Database records store provider names using underscores (such as `openai_azure`), while the Esperanto library expects hyphenated formats (`openai-azure`). During provisioning, `ModelManager` applies `model.provider.replace("_", "-")` to normalize the string before passing it to `AIFactory` methods, ensuring compatibility across storage and runtime conventions.

### Can I override model parameters when requesting an instance?

Yes. The `get_model()` method accepts arbitrary keyword arguments that merge into the configuration dictionary. You can pass runtime-specific values like `temperature`, `max_tokens`, or `model_name` to override stored defaults without modifying the database record, enabling dynamic behavior adjustments per invocation.

### What is the relationship between ModelManager and Esperanto?
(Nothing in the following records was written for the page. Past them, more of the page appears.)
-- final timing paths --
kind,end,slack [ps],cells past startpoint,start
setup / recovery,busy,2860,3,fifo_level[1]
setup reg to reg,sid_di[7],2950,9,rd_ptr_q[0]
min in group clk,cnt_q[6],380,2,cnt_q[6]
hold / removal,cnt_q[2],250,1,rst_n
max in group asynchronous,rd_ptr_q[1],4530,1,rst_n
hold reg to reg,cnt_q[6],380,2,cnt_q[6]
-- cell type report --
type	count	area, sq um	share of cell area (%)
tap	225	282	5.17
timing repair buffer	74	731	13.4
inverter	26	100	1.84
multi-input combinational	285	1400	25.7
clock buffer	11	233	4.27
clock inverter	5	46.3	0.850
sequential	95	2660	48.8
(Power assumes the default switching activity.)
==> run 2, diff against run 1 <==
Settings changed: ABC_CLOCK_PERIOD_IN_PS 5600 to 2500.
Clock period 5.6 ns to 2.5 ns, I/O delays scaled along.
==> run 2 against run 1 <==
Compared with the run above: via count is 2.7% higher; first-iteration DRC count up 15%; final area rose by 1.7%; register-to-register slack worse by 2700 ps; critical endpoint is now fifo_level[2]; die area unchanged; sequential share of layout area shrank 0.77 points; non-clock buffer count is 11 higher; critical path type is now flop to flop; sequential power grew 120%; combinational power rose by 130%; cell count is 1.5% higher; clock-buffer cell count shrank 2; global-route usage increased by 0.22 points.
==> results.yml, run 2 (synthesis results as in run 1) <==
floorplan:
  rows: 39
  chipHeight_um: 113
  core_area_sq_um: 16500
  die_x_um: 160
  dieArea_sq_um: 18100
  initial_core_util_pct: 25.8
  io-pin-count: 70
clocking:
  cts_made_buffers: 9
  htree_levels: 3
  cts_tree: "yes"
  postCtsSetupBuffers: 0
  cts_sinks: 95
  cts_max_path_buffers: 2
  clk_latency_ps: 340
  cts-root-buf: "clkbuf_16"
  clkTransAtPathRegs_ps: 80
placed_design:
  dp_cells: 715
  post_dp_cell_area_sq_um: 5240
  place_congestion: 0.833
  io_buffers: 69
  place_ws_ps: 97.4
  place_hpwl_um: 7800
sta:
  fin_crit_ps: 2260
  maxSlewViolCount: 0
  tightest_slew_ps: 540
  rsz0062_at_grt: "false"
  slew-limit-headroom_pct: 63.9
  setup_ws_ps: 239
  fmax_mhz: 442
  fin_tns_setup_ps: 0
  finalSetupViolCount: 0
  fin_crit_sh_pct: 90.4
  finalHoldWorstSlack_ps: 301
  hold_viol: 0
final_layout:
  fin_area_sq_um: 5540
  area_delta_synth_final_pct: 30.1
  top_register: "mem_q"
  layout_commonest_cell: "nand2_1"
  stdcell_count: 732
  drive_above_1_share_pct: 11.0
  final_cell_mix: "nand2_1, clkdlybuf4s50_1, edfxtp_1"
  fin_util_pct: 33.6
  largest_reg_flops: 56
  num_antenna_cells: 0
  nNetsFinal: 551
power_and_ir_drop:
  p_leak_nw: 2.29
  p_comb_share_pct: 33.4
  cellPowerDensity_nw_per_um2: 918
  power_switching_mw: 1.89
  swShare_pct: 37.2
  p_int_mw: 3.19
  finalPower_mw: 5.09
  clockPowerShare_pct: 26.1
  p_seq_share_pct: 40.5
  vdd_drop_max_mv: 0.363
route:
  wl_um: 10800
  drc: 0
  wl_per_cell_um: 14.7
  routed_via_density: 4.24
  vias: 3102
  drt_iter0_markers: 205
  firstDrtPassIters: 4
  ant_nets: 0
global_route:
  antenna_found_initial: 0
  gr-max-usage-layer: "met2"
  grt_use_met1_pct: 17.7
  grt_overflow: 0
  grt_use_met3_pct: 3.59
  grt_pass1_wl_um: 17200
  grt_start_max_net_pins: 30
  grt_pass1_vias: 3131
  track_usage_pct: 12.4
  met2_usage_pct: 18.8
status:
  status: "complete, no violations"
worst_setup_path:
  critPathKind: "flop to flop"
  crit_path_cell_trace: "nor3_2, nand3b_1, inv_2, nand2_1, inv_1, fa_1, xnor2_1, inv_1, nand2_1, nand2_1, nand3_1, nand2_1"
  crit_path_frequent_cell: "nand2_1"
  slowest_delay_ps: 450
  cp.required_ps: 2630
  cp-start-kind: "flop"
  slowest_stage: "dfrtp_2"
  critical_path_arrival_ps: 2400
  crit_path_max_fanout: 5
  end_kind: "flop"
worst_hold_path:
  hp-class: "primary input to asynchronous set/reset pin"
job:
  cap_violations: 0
ModelManager serves as the Open-Notebook-specific abstraction layer that handles database retrieval, credential resolution, and configuration preparation. It delegates actual model construction to **Esperanto's** `AIFactory`, which manages provider-specific client initialization and caching. This separation allows Open-Notebook to maintain database-first configuration while leveraging Esperanto's unified interface for language, embedding, and speech operations.